## Directions
Search the data for the word "compound" and copy every line that contains it.

## Source information
'''

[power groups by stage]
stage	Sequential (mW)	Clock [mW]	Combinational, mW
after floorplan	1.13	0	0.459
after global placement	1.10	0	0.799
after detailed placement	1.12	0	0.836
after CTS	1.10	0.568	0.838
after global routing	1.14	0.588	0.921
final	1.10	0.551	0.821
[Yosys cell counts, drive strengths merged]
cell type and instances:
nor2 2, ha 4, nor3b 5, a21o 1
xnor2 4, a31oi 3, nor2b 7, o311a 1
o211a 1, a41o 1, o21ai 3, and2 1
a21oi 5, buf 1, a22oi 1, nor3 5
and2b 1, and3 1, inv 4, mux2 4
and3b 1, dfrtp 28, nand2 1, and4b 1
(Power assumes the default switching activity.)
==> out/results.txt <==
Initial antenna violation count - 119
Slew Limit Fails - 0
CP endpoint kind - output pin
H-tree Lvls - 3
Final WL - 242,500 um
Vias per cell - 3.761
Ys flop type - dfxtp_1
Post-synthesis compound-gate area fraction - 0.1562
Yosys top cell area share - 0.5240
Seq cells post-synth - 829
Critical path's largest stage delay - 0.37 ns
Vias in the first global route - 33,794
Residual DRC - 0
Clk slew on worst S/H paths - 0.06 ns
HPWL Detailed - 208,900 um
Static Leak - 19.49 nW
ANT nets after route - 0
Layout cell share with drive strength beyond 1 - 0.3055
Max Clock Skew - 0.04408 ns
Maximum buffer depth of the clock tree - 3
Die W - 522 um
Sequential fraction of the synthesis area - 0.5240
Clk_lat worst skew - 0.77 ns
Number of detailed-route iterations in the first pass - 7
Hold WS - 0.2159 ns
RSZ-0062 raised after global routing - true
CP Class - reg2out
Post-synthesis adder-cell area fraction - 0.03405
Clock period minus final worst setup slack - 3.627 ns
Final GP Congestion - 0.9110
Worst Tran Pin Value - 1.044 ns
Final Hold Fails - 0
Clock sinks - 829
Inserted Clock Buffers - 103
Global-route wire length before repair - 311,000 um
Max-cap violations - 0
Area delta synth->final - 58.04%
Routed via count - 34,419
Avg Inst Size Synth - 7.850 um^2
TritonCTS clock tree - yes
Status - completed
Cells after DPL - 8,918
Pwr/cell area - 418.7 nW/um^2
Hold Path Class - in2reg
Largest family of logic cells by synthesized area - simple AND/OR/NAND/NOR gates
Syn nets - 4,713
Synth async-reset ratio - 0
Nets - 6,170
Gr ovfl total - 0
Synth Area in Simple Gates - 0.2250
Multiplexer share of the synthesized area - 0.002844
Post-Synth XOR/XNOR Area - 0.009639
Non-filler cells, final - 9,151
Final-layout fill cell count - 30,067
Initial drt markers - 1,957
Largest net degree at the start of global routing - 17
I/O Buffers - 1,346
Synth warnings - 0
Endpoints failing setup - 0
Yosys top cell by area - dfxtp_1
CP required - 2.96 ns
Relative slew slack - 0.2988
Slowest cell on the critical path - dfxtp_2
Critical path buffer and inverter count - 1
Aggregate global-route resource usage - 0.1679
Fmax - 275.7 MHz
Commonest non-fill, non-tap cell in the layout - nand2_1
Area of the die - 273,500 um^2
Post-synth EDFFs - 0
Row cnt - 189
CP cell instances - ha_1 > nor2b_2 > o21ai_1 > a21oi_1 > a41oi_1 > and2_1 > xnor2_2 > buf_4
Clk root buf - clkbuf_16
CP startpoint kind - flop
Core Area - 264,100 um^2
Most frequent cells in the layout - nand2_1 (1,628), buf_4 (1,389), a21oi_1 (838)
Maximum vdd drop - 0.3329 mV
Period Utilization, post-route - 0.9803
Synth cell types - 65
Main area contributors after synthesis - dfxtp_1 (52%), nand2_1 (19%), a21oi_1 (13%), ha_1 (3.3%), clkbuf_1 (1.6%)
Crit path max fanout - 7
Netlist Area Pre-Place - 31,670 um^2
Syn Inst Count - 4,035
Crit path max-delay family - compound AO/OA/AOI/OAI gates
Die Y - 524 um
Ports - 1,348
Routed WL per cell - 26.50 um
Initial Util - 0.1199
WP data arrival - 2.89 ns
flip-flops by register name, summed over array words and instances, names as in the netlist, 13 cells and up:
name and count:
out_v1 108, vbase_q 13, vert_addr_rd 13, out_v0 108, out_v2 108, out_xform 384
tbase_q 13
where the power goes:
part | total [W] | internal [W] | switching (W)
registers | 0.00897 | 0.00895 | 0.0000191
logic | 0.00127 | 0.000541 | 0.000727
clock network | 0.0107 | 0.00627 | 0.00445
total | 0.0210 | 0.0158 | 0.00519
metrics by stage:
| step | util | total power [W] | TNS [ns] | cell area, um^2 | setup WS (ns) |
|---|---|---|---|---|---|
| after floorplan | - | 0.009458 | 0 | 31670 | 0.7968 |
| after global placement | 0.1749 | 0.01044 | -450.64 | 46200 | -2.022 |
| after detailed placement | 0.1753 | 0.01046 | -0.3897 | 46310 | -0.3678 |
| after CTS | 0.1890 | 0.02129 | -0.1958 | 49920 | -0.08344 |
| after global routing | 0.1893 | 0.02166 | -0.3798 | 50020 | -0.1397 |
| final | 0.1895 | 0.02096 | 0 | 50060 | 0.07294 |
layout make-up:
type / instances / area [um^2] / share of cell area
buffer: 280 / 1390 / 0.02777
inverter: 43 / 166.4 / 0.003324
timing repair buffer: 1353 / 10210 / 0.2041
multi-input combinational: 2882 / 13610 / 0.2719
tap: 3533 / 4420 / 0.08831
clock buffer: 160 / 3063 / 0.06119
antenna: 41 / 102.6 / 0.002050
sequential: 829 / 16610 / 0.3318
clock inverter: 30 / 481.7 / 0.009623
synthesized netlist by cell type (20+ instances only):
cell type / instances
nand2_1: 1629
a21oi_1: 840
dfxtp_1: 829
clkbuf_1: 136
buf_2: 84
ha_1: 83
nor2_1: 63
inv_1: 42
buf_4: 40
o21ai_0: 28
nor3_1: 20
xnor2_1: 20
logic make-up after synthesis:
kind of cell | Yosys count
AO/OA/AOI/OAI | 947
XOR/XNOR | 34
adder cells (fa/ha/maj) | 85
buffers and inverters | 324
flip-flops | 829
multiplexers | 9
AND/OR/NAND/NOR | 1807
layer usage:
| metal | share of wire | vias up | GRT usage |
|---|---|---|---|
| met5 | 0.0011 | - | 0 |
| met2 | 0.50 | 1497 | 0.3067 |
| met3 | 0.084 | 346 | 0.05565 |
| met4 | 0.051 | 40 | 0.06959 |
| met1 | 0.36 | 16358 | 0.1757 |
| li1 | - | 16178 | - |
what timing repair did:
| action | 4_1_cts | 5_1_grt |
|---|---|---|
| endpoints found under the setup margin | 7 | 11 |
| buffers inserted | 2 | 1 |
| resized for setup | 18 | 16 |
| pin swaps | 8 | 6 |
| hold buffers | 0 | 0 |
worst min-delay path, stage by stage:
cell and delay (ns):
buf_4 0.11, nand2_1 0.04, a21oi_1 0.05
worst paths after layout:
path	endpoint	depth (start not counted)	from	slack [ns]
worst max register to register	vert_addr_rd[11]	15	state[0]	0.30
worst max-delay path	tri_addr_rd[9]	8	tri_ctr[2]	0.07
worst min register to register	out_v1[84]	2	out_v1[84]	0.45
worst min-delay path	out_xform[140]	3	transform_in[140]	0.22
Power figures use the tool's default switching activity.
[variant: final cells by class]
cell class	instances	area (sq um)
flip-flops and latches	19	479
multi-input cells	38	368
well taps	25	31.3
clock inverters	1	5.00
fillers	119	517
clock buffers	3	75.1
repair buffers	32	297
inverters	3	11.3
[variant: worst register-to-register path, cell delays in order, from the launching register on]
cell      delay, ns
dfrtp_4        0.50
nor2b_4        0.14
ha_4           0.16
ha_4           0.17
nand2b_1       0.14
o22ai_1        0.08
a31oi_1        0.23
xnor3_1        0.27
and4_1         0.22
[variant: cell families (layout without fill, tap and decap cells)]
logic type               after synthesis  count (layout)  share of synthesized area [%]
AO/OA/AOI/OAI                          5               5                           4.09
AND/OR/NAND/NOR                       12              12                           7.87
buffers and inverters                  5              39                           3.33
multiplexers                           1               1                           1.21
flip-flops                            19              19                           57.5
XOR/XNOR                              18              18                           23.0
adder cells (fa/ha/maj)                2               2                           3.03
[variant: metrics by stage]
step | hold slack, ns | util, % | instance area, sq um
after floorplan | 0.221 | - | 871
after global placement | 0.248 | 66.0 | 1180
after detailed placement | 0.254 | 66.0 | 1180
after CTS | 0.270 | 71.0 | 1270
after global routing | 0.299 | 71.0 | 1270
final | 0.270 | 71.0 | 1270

'''

## Exercise solution
Post-synthesis compound-gate area fraction - 0.1562
Crit path max-delay family - compound AO/OA/AOI/OAI gates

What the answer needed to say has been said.